The 1170s BC is a decade that lasted from 1179 BC to 1170 BC.

==Events and trends==
- Late Bronze Age collapse when between 1206 and 1150 BC, the cultural collapse of the Mycenaean kingdoms, the Hittite Empire in Anatolia and Syria, and the New Kingdom of Egypt in Syria and Canaan interrupted trade routes and severely reduced literacy. In Greece the Late Bronze Age polities were replaced, after a hiatus, by the isolated village cultures of the Greek Dark Ages (ca. 1100–800 BC).
- 1180–1178 BC—Collapse of the Hittite Empire. Their capital, Hattusa, falls around or slightly after 1180 BC.
- 1178 BC, April 16—A solar eclipse occurs over the Ionian Sea. This may have marked the return of Odysseus, King of Ithaca, to his kingdom after the Trojan War. He discovers a number of suitors competing to marry his wife Penelope, whom they believe to be a widow, in order to succeed him on the throne. He organizes their slaying and re-establishes himself on the throne.
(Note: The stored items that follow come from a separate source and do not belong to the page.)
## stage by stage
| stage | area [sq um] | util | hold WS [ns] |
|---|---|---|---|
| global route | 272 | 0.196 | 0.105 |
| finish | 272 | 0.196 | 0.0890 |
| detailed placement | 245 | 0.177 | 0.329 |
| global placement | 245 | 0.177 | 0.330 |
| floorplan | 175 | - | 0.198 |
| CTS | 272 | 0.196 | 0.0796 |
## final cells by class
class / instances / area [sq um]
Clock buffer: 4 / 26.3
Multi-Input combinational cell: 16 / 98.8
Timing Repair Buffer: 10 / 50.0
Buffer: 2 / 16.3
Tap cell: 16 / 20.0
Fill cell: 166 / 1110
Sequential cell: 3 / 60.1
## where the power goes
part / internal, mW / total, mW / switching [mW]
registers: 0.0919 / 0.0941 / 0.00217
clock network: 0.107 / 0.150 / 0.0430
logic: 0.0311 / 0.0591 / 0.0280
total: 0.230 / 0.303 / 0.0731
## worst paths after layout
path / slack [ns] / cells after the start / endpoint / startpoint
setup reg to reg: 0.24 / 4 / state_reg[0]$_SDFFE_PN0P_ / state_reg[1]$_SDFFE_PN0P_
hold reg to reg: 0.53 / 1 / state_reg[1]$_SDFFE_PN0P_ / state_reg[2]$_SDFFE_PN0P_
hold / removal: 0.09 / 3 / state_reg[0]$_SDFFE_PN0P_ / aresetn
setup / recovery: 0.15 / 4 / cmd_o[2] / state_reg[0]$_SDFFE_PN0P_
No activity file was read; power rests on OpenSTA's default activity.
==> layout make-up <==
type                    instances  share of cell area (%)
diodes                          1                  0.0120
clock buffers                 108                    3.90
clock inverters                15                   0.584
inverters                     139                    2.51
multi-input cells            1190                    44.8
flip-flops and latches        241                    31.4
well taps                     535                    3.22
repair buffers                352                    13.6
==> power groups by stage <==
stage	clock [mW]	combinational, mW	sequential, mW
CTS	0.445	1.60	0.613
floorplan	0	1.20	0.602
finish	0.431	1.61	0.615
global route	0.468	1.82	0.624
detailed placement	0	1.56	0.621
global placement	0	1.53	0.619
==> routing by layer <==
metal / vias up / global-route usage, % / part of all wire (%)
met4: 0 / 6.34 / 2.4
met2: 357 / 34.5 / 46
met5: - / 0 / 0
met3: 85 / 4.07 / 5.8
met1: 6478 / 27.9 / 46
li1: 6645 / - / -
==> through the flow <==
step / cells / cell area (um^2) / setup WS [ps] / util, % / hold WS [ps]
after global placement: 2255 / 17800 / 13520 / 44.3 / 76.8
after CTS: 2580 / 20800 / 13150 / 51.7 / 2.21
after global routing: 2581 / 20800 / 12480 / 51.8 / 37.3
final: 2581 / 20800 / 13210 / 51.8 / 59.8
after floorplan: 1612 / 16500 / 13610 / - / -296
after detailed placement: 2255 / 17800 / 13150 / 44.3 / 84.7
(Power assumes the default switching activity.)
File: src/rtl/csvt_pkg.sv
// Package: item types, byte constants and register indexes of the CSV tokenizer.
`default_nettype none
package csvt_pkg;

   localparam int unsigned BYTE_W = 8;
   localparam int unsigned KIND_W = 2;
   localparam int unsigned CSR_INDEX_W = 2;
   localparam int unsigned CSR_DATA_W = 8;
   localparam int unsigned MAX_RES = 3;
   localparam int unsigned RES_CNT_W = 2;

   localparam logic [KIND_W-1:0] KIND_DATA = 2'd0;
   localparam logic [KIND_W-1:0] KIND_FIELD = 2'd1;
   localparam logic [KIND_W-1:0] KIND_RECORD = 2'd2;

   localparam logic [CSR_INDEX_W-1:0] CSR_FIELD_DELIMITER = 2'd0;
   localparam logic [CSR_INDEX_W-1:0] CSR_QUOTE_BYTE = 2'd1;
   localparam logic [CSR_INDEX_W-1:0] CSR_BOM_SKIP_ENABLE = 2'd2;

   localparam logic [BYTE_W-1:0] DELIM_RESET = 8'd44;
   localparam logic [BYTE_W-1:0] QUOTE_RESET = 8'd34;

   localparam logic [BYTE_W-1:0] BOM_BYTE0 = 8'hEF;
   localparam logic [BYTE_W-1:0] BOM_BYTE1 = 8'hBB;
   localparam logic [BYTE_W-1:0] BOM_BYTE2 = 8'hBF;
   localparam logic [BYTE_W-1:0] CHAR_LF = 8'h0A;
   localparam logic [BYTE_W-1:0] CHAR_CR = 8'h0D;

   localparam logic [1:0] BOM_EXPECT0 = 2'd0;
   localparam logic [1:0] BOM_HELD0 = 2'd1;
   localparam logic [1:0] BOM_HELD1 = 2'd2;
   localparam logic [1:0] BOM_DONE = 2'd3;

   typedef struct packed {
      logic [BYTE_W-1:0] in_byte;
      logic              end_of_input;
   } req_type;

   typedef struct packed {
      logic [KIND_W-1:0] out_kind;
      logic [BYTE_W-1:0] out_byte;
      logic              open_quote_at_end;
      logic              last_of_run;
   } rsp_type;

endpackage
`default_nettype wire

File: src/rtl/csv_record_tokenizer.sv
// Top level: byte-serial CSV tokenizer with BOM skip and a result bundle register.
//
//   channel   ports                           direction   payload
//   req       req_valid req_stall req_item    in          in_byte, end_of_input
//   rsp       rsp_valid rsp_stall rsp_item    out         kind, byte, open quote, last
//   csr       csr_we csr_index csr_wdata      in          write only
//
// An item is tokenized in the cycle it is accepted and its results land in the
// bundle register; they leave one per cycle, so the block takes one item per cycle
// while each item yields at most one result; one with more holds the next until
// its last result leaves. Items without results pass whenever the bundle drains.
// Reset clears the tokenizer state, the bundle and the registers to their defaults.
// A stall on rsp holds the bundle and, through req_stall, the next item.
`default_nettype none
module csv_record_tokenizer
   import csvt_pkg::*;
(
   input  wire logic                   clock,
   input  wire logic                   reset,
   input  wire logic                   req_valid,
   output logic                        req_stall,
   input  wire req_type                req_item,
   output logic                        rsp_valid,
   input  wire logic                   rsp_stall,
   output rsp_type                     rsp_item,
   input  wire logic                   csr_we,
   input  wire logic [CSR_INDEX_W-1:0] csr_index,
   input  wire logic [CSR_DATA_W-1:0]  csr_wdata
);

   typedef struct packed {
      logic in_quote;
      logic quote_pending;
      logic record_started;
   } tok_state_type;

   typedef struct packed {
      tok_state_type st;
      logic          hit;
      rsp_type       res;
   } feed_type;

   function automatic rsp_type make_res(logic [KIND_W-1:0] kind, logic [BYTE_W-1:0] b,
                                        logic oq);
      rsp_type r;
      r.out_kind = kind;
      r.out_byte = (kind == KIND_DATA) ? b : '0;
      r.open_quote_at_end = oq;
      r.last_of_run = 1'b0;
      return r;
   endfunction

   function automatic feed_type feed(tok_state_type st, logic [BYTE_W-1:0] b,
                                     logic [BYTE_W-1:0] delim, logic [BYTE_W-1:0] quote);
      feed_type f;
      logic     cont;
      f.st = st;
      f.hit = 1'b0;
      f.res = make_res(KIND_DATA, '0, 1'b0);
      cont = 1'b1;
      if (st.in_quote) begin
         cont = 1'b0;
         if (st.quote_pending) begin
            f.st.quote_pending = 1'b0;
            if (b == quote) begin
               f.hit = 1'b1;
               f.res = make_res(KIND_DATA, b, 1'b0);
            end else begin
               f.st.in_quote = 1'b0;
               cont = 1'b1;
            end
         end else if (b == quote) begin
            f.st.quote_pending = 1'b1;
         end else begin
            f.hit = 1'b1;
            f.res = make_res(KIND_DATA, b, 1'b0);
         end
      end
      if (cont) begin
         if (b == CHAR_CR || b == CHAR_LF) begin
            if (f.st.record_started) begin
               f.hit = 1'b1;
               f.res = make_res(KIND_RECORD, '0, 1'b0);
               f.st.record_started = 1'b0;
            end
         end else begin
            f.st.record_started = 1'b1;
            if (b == quote) begin
               f.st.in_quote = 1'b1;
            end else if (b == delim) begin
               f.hit = 1'b1;
               f.res = make_res(KIND_FIELD, '0, 1'b0);
            end else begin
               f.hit = 1'b1;
               f.res = make_res(KIND_DATA, b, 1'b0);
            end
         end
      end
      return f;
   endfunction

   logic [BYTE_W-1:0]    delim_ff;
   logic [BYTE_W-1:0]    quote_ff;
   logic                 bom_en_ff;
   tok_state_type        st_ff;
   tok_state_type        st_in;
   logic [1:0]           bom_phase_ff;
   logic [1:0]           bom_phase_in;
   logic                 bund_valid_ff;
   logic [RES_CNT_W-1:0] bund_cnt_ff;
   logic [RES_CNT_W-1:0] bund_idx_ff;
   rsp_type              bund_ent_ff [MAX_RES];
   rsp_type              ent_in [MAX_RES];
   logic [RES_CNT_W-1:0] cnt_in;

   logic                 accept;
   logic                 rsp_take;
   logic                 rsp_done;
   logic                 bund_free;
   logic                 bom_match;
   logic                 replay;
   logic                 slot_en [MAX_RES];
   logic [BYTE_W-1:0]    slot_byte [MAX_RES];
   feed_type             slot_f [MAX_RES];
   tok_state_type        eoi_st;
   logic                 slot_hit [MAX_RES];
   rsp_type              slot_res [MAX_RES];

   assign rsp_valid = bund_valid_ff;
   assign rsp_take = bund_valid_ff && !rsp_stall;
   assign rsp_done = rsp_take && (bund_idx_ff == bund_cnt_ff - RES_CNT_W'(1));
   assign bund_free = !bund_valid_ff || rsp_done;
   assign req_stall = !bund_free;
   assign accept = req_valid && !req_stall;

   always_comb begin
      rsp_item = bund_ent_ff[bund_idx_ff];
      rsp_item.last_of_run = (bund_idx_ff == bund_cnt_ff - RES_CNT_W'(1));
   end

   always_comb begin
      bom_match = 1'b0;
      if (bom_en_ff) begin
         case (bom_phase_ff)
            BOM_EXPECT0: bom_match = (req_item.in_byte == BOM_BYTE0);
            BOM_HELD0:   bom_match = (req_item.in_byte == BOM_BYTE1);
            BOM_HELD1:   bom_match = (req_item.in_byte == BOM_BYTE2);
            default:     bom_match = 1'b0;
         endcase
      end
      replay = req_item.end_of_input || (bom_phase_ff != BOM_DONE && !bom_match);

      slot_en[0] = replay && (bom_phase_ff == BOM_HELD0 || bom_phase_ff == BOM_HELD1);
      slot_byte[0] = BOM_BYTE0;
      slot_en[1] = replay && (bom_phase_ff == BOM_HELD1);
      slot_byte[1] = BOM_BYTE1;
      slot_en[2] = !req_item.end_of_input && (bom_phase_ff == BOM_DONE || !bom_match);
      slot_byte[2] = req_item.in_byte;

      slot_f[0] = feed(st_ff, slot_byte[0], delim_ff, quote_ff);
      slot_hit[0] = slot_en[0] && slot_f[0].hit;
      slot_res[0] = slot_f[0].res;
      slot_f[1] = feed(slot_en[0] ? slot_f[0].st : st_ff, slot_byte[1], delim_ff,
                       quote_ff);
      slot_hit[1] = slot_en[1] && slot_f[1].hit;
      slot_res[1] = slot_f[1].res;
      eoi_st = slot_en[1] ? slot_f[1].st : (slot_en[0] ? slot_f[0].st : st_ff);
      slot_f[2] = feed(eoi_st, slot_byte[2], delim_ff, quote_ff);

      if (req_item.end_of_input) begin
         if (eoi_st.quote_pending) begin
            eoi_st.quote_pending = 1'b0;
            eoi_st.in_quote = 1'b0;
         end
         slot_hit[2] = eoi_st.record_started || eoi_st.in_quote;
         slot_res[2] = make_res(KIND_RECORD, '0, eoi_st.in_quote);
         st_in = '0;
         bom_phase_in = BOM_EXPECT0;
      end else begin
         slot_hit[2] = slot_en[2] && slot_f[2].hit;
         slot_res[2] = slot_f[2].res;
         st_in = slot_en[2] ? slot_f[2].st : st_ff;
         if (bom_phase_ff == BOM_DONE || !bom_match) begin
            bom_phase_in = BOM_DONE;
         end else begin
            bom_phase_in = bom_phase_ff + 2'd1;
         end
      end

      cnt_in = '0;
      for (int k = 0; k < MAX_RES; k++) begin
         ent_in[k] = slot_res[k];
      end
      for (int k = 0; k < MAX_RES; k++) begin
         if (slot_hit[k]) begin
            ent_in[cnt_in] = slot_res[k];
            cnt_in = cnt_in + RES_CNT_W'(1);
         end
      end
   end

   always_ff @(posedge clock) begin
      if (reset) begin
         delim_ff <= DELIM_RESET;
         quote_ff <= QUOTE_RESET;
         bom_en_ff <= 1'b1;
      end else if (csr_we) begin
         case (csr_index)
            CSR_FIELD_DELIMITER: delim_ff <= csr_wdata;
            CSR_QUOTE_BYTE:      quote_ff <= csr_wdata;
            CSR_BOM_SKIP_ENABLE: bom_en_ff <= csr_wdata[0];
            default:             ;
         endcase
      end
   end

   always_ff @(posedge clock) begin
      if (reset) begin
         st_ff <= '0;
         bom_phase_ff <= BOM_EXPECT0;
         bund_valid_ff <= 1'b0;
         bund_cnt_ff <= '0;
         bund_idx_ff <= '0;
      end else begin
         if (accept) begin
            st_ff <= st_in;
            bom_phase_ff <= bom_phase_in;
         end
         if (accept && cnt_in != '0) begin
            bund_valid_ff <= 1'b1;
            bund_cnt_ff <= cnt_in;
            bund_idx_ff <= '0;
         end else if (rsp_done) begin
            bund_valid_ff <= 1'b0;
         end else if (rsp_take) begin
            bund_idx_ff <= bund_idx_ff + RES_CNT_W'(1);
         end
      end
   end

   always_ff @(posedge clock) begin
      if (accept && cnt_in != '0) begin
         for (int k = 0; k < MAX_RES; k++) begin
            bund_ent_ff[k] <= ent_in[k];
         end
      end
   end

   a_idx_in_bundle: assert property (@(posedge clock) disable iff (reset)
      bund_valid_ff |-> (bund_cnt_ff != '0) && (bund_idx_ff < bund_cnt_ff))
      else $error("bundle index beyond result count");

   a_pending_in_quote: assert property (@(posedge clock) disable iff (reset)
      st_ff.quote_pending |-> st_ff.in_quote)
      else $error("pending quote outside quotes");

   a_eoi_clears: assert property (@(posedge clock) disable iff (reset)
      accept && req_item.end_of_input |=>
         (st_ff == '0) && (bom_phase_ff == BOM_EXPECT0))
      else $error("state not cleared after end of input");

   a_byte_zero: assert property (@(posedge clock) disable iff (reset)
      rsp_valid && (rsp_item.out_kind != KIND_DATA) |-> (rsp_item.out_byte == '0))
      else $error("nonzero byte on a field or record end");

endmodule
`default_nettype wire
File: config.mk
export PLATFORM = sky130hd
export DESIGN_NAME = csv_record_tokenizer
export DESIGN_NICKNAME = d
export VERILOG_FILES = /design/src/rtl/csvt_pkg.sv /design/src/rtl/csv_record_tokenizer.sv
export SDC_FILE = /design/constraint.sdc
export NUM_CORES = 1
export LEC_CHECK = 0
export ABC_CLOCK_PERIOD_IN_PS = 5610
export BUFFER_PORTS_ARGS = -buffer_cell sky130_fd_sc_hd__buf_4
export CAP_MARGIN = 5
export CELL_PAD_IN_SITES_DETAIL_PLACEMENT = 1
export CELL_PAD_IN_SITES_GLOBAL_PLACEMENT = 1
export CORE_MARGIN = 2
export CORE_UTILIZATION = 41
export CTS_CLUSTER_DIAMETER = 100
export DETAILED_ROUTE_END_ITERATION = 12
export GPL_TIMING_DRIVEN = 0
export HOLD_SLACK_MARGIN = 0.12
export PLACE_DENSITY = 0.76
export SLEW_MARGIN = 40
export SYNTH_ARGS = -nofsm -noshare
export SYNTH_HDL_FRONTEND = slang
export SYNTH_SLANG_ARGS = --single-unit
File: constraint.sdc
create_clock -name clock -period 5.61 [get_ports clock]
set_input_delay 1.4025 -clock clock [delete_from_list [all_inputs] [get_ports clock]]
set_output_delay 1.4025 -clock clock [all_outputs]
set_load 0.005 [all_outputs]
==> reports/results.ini, run 1 <==
[worst_setup_path]
r2r_end=bund_ent_ff[0][7]
crit_required_ns=5.60
reg2reg_slack_ns=0.69
reg2regPathDepth=15
crit_type=in2reg
worst_setup_path_end_kind=flop
cp-start-kind=input port
arrival_ns=5.22
path_max_fanout=33
rr_startpoint=bom_phase_ff[0]

[sta]
max_freq_ghz=0.191
period_share=0.932
slew_viol_final=0
fin_crit_ns=5.23
slew_headroom=0.491
fin_skew_ns=0.0125
hold-worst-slack_ns=0.499
rsz0062_at_grt=no
final-setup-viol-count=0
setup_ws_ns=0.384
worstMarginPinSlew_ns=0.763
final_hold_viol_count=0

[global_route]
grt_max_degree=34
grt_use_met1=0.269
grt_pass1_wl_um=17500
grt_pass1_vias=3519
antenna_found_initial=0
grt_overflow=0
grt.total_usage=0.219
use_met3=0.0356
grtUsageMet2=0.384
grt.busiest_layer=met2

[pwr]
p_per_area_mw_per_mm2=316
total_power_uw=1430
clkPwrFrac=0.256
leakagePower_uw=0.00183
seqPwrFrac=0.425
combPwrFrac=0.319
p_sw_frac=0.346
p_sw_uw=494
max-vdd-ir-drop_v=0.000140
p_int_uw=935

[clocking]
insertion_delay_ns=0.35
clock_sinks=62
cts_hold_buf=0
cts_htree_levels=3
cts.clk_slew.worst_paths_ns=0.07
ctsRootBufferMaster=clkbuf_8
clockBufferDepth=2
cts_tree=done
cts_made_buffers=9

[finish]
final_common_cell=nand2_1
area_growth_pct=15.3
mostFrequentLayoutCells=nand2_1 (41), nor2_1 (39), buf_4 (35)
fill_cells=1117
n_antenna_cell=0
nets=510
stdcell_count=607
stdcell_area_mm2=0.00453
drive_gt1_frac=0.161

[logic_synthesis]
syn_inst=428
ys.flop_type=edfxtp_1
yosysSeqAreaShare=0.400
async_flop_share=0
synth_cell_types=65
synth_nets=465
syn-cell-area_mm2=0.00393
synth_edf_count=33
synth-seq-cells=62
yosys_warnings=0
avgSynthCellArea_um2=9.18

[placed_design]
place_hpwl_um=8460
pre_cts_ws_ns=-0.169
gp_congestion=0.934
place.detailed.instances=591
numPortBuffers=34
placed_cell_area_mm2=0.00435

[drt]
vias=3393
drcViolationCount=0
wire_per_inst_um=18.0
drt_wl_total_um=10900
ant_nets=0
drt-vias-per-instance=5.59
dr.first_iter.drc_count=148
firstDrtPassIters=4

[floorplanning]
ios=38
core_area_mm2=0.00928
die_area_mm2=0.0104
rows=35
start_util=0.423
die_x_um=102
die_h_um=102

[run_status]
outcome=completed

[hold_path]
holdPathStages=2
worst_hold_path_type=reg2reg
min_to=bund_cnt_ff[1]
hold_start=bund_cnt_ff[1]

[run]
cap_viol_max_count=0

[cell type report]
| type | instances | area (µm²) | share of cell area |
|---|---|---|---|
| sequential | 62 | 1570 | 0.347 |
| clock inverter | 5 | 33.8 | 0.00746 |
| timing repair buffer | 34 | 255 | 0.0564 |
| multi-input combinational | 322 | 2190 | 0.484 |
| tap | 129 | 161 | 0.0356 |
| inverter | 29 | 111 | 0.0246 |
| clock buffer | 11 | 141 | 0.0312 |
| buffer | 15 | 63.8 | 0.0141 |
[what timing repair did]
action	CTS	global route
setup buffers	0	0
resized for setup	0	1
endpoints found under the setup margin	0	33
[metal layers]
| layer | wire length (µm) | vias up | part of all wire |
|---|---|---|---|
| met3 | 337 | 18 | 0.031 |
| met1 | 4900 | 1665 | 0.45 |
| met5 | 0 | - | 0 |
| li1 | - | 1646 | - |
| met2 | 5450 | 64 | 0.50 |
| met4 | 246 | 0 | 0.022 |
[critical path: stages]
cell	delay [ns]
buf_4	0.17
nand4b_2	0.18
or3_1	0.40
o2111a_2	0.30
mux2i_4	0.22
inv_4	0.10
ha_1	0.21
a21oi_1	0.13
a221oi_1	0.39
o22ai_1	0.25
o21ai_1	0.41
a21oi_1	0.12
a31oi_1	0.41
and2_4	0.51
[state kept, by name, summed over array words and instances (netlist names), named ones only]
register      count
delim_ff          8
rsp_valid         1
bund_idx_ff       2
st_ff             3
bund_cnt_ff       2
quote_ff          8
bom_phase_ff      2
bund_ent_ff      33
bom_en_ff         1
[per-stage QoR]
step	TNS (ns)	utilization
2_1_floorplan	0	-
3_3_place_gp	-18.19	0.468
3_5_place_dp	-5.52	0.468
4_1_cts	0	0.487
5_1_grt	0	0.488
6_report	0	0.488
[cell usage after synthesis, types with 4 or more instances]
library cell | count | area (µm²)
inv_1 | 27 | 101
nand3_1 | 9 | 45.0
ha_1 | 13 | 163
dfxtp_1 | 29 | 581
nor2_1 | 39 | 146
edfxtp_1 | 33 | 991
o22ai_1 | 5 | 31.3
clkbuf_1 | 8 | 30.0
nor3b_1 | 5 | 37.5
a211oi_1 | 6 | 45.0
or3_1 | 5 | 31.3
nand2_1 | 41 | 154
a21o_1 | 5 | 37.5
a21oi_1 | 26 | 130
xnor2_1 | 5 | 43.8
xor2_1 | 17 | 149
nor3_1 | 4 | 20.0
nor4_1 | 8 | 50.1
o21ai_0 | 27 | 135
o21bai_1 | 4 | 30.0
mux2i_1 | 30 | 300
[worst max path at each step]
stage                      from            endpoint  slack [ns]  cells past startpoint
CTS                 req_item[1]   bund_ent_ff[0][7]        0.19                     14
floorplan           req_item[1]  bund_ent_ff[0][10]        0.16                     14
detailed placement  req_item[1]  bund_ent_ff[0][10]       -0.17                     14
finish              req_item[1]   bund_ent_ff[0][7]        0.38                     14
global placement    req_item[1]   bund_ent_ff[1][5]       -0.55                     14
global route        req_item[7]   bund_ent_ff[0][7]        0.08                     14
[power groups by stage]
stage,Clock (µW),Sequential (µW),Combinational [µW]
CTS,369,610,454
detailed placement,0,620,451
finish,366,608,456
global route,389,615,505
global placement,0,616,437
floorplan,0,610,296
[logic make-up after synthesis]
kind of cell | after synthesis | synth area share
adder cells (fa/ha/maj) | 13 | 0.0414
XOR/XNOR | 22 | 0.0490
buffers and inverters | 44 | 0.0446
AND/OR/NAND/NOR | 141 | 0.182
AO/OA/AOI/OAI | 114 | 0.197
flip-flops | 62 | 0.400
multiplexers | 32 | 0.0860
(Power assumes the default switching activity.)
==> run 2: changes to the inputs <==
Settings changed: CORE_UTILIZATION 41 to 43, CTS_BUF_LIST set to sky130_fd_sc_hd__clkbuf_4, PLACE_DENSITY 0.76 to 0.79.
==> run 2 against run 1 <==
Effect of this change: clock skew rose by 0.0040 ns; critical path depth stayed put; non-clock buffer count did not move; sequential power about the same; count of clock-buffer cells in the layout down 2; combinational power hardly changed; fmax grew 2.3%; clock power is 2% lower; sequential cell count stayed put; register-to-register slack improved by 0.03 ns; global-route usage up 1.4 points; largest power group unchanged.
==> reports/results.ini, run 2 (synthesis gave the netlist of run 1 again) <==
[hold_path]
min_to=bund_cnt_ff[1]
hold_start=bund_cnt_ff[1]
worst_hold_path_type=reg2reg
holdPathStages=2

[drt]
drcViolationCount=0
ant_nets=0
drt_wl_total_um=10700
vias=3376
drt-vias-per-instance=5.76
wire_per_inst_um=18.2
dr.first_iter.drc_count=103
firstDrtPassIters=4

[pwr]
p_sw_uw=478
p_per_area_mw_per_mm2=316
clkPwrFrac=0.252
leakagePower_uw=0.00182
p_int_uw=940
seqPwrFrac=0.429
total_power_uw=1420
combPwrFrac=0.319
max-vdd-ir-drop_v=0.000134
p_sw_frac=0.337

[worst_setup_path]
path_max_fanout=33
rr_startpoint=bom_phase_ff[0]
crit_chain=buf_4 -> nand4b_2 -> or3_1 -> o2111a_2 -> mux2i_4 -> inv_4 -> ha_1 -> a21oi_1 -> a221oi_1 -> o22ai_1 -> o21ai_1 -> a21oi_1 -> a31oi_1 -> and2_4
r2r_end=bund_ent_ff[0][8]
cp_common_cell=a21oi_1
slowest_stage=and2_4
crit_required_ns=5.69
reg2reg_slack_ns=0.72
crit_type=in2reg
crit_path_max_incr_delay_ns=0.51
arrival_ns=5.18
worst_setup_path_end_kind=flop
cp-start-kind=input port
reg2regPathDepth=15
startpoint=req_item[1]

[sta]
final_hold_viol_count=0
fin_crit_ns=5.11
max_freq_ghz=0.196
rsz0062_at_grt=no
fin_skew_ns=0.0165
worstMarginPinSlew_ns=0.770
final-setup-viol-count=0
slew_viol_final=0
period_share=0.911
setup_ws_ns=0.502
slew_headroom=0.486

[global_route]
grt.total_usage=0.233
grt_overflow=0
grt_max_degree=34
antenna_found_initial=0
grt_pass1_wl_um=18200
grt_pass1_vias=3634

[floorplanning]
die_area_mm2=0.00992
rows=34
core_area_mm2=0.00881
die_h_um=99.6
start_util=0.446
ios=38
die_x_um=99.6

[clocking]
cts_hold_buf=0
cts_htree_levels=3
insertion_delay_ns=0.43
clock_sinks=62
cts_tree=done
cts_setup_buffers=0
cts_made_buffers=9
ctsRootBufferMaster=clkbuf_4
clockBufferDepth=2
cts.clk_slew.worst_paths_ns=0.11
cts_resized=0

[finish]
drive_gt1_frac=0.157
n_antenna_cell=0
largest_reg_flops=33
fill_cells=1056
post-route-util=0.509
mostFrequentLayoutCells=nand2_1 (41), nor2_1 (39), buf_4 (35)
largest_register=bund_ent_ff
final_common_cell=nand2_1
reg_top3=bund_ent_ff: 33 flops, delim_ff: 8 flops, quote_ff: 8 flops
nets=510
area_growth_pct=14.1

[run]
cap_viol_max_count=0

[placed_design]
gp_congestion=0.897
numPortBuffers=34
pre_cts_ws_ns=-0.0986
place_hpwl_um=8100

[run_status]
outcome=completed

-- run 2: cell count changes in the layout (fill, tap and decap cells not counted), sizes merged --
cell,previous run,this run
bufinv,0,2
clkbuf,19,17
clkinv,5,4
clkinvlp,0,1
-- run 2: layout make-up --
type / count / area [µm²] / area share
repair buffers: 34 / 255 / 0.0569
flip-flops and latches: 62 / 1570 / 0.351
clock inverters: 7 / 87.6 / 0.0195
well taps: 108 / 135 / 0.0301
inverters: 29 / 111 / 0.0248
plain buffers: 15 / 63.8 / 0.0142
multi-input cells: 322 / 2190 / 0.489
clock buffers: 9 / 67.6 / 0.0151
-- run 2: routing by layer --
layer	global-route usage	vias up	share of wire
li1	-	1654	-
met1	0.299	1652	0.47
met2	0.398	53	0.49
met3	0.0323	17	0.024
met4	0.0906	0	0.020
met5	0	-	0
-- run 2: worst max-delay path: cells and delay by family --
kind / cells / cell delay, ns
and+or+nand+nor: 3 / 1.10
AOI/OAI and AO/OA: 7 / 1.96
adders and majority gates: 1 / 0.22
muxes: 1 / 0.22
buffers and inverters: 2 / 0.27
-- run 2: through the flow --
stage          hold slack [ns]  TNS [ns]  std cells  instance area (µm²)
2_1_floorplan            0.452         0        428                 3930
3_3_place_gp             0.480    -14.81        570                 4320
3_5_place_dp             0.487     -3.20        570                 4330
4_1_cts                  0.503         0        586                 4480
5_1_grt                  0.536         0        586                 4480
6_report                 0.495         0        586                 4480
The date is surmised from a passage in Homer's Odyssey, which reads, "The Sun has been obliterated from the sky, and an unlucky darkness invades the world." This happens in the context of a new moon, a necessary precondition for a full solar eclipse, and at noon, the computed time of the solar eclipse of April 16, 1178 BC. In 2008, to investigate, Dr Marcelo O. Magnasco, an astronomer at Rockefeller University, and Constantino Baikouzis, of the Observatorio Astrónomico de La Plata in Argentina, looked for more clues. Within the text, they interpreted three definitive astronomical events: there was a new moon on the day of the slaughter (as required for a solar eclipse); Venus was visible and high in the sky six days before; and the constellations Pleiades and Boötes were both visible at sunset 29 days before. Since these events recur at different intervals, this particular sequence only occurs once in 2000 years. The researchers found only one occurrence of this sequence between 1250 and 1115 BC, the 135-year spread around the putative date for the fall of Troy. It happened to coincide with the eclipse of April 16, 1178 BC.
- Battle of the Delta, circa 1175 BC, when the Egyptian pharaoh Ramesses III repulsed a major sea invasion by the Sea Peoples.

==Significant people==
- Odysseus of Troy's 10-year trip home was through the 1170s
- Achilles died during the Trojan War.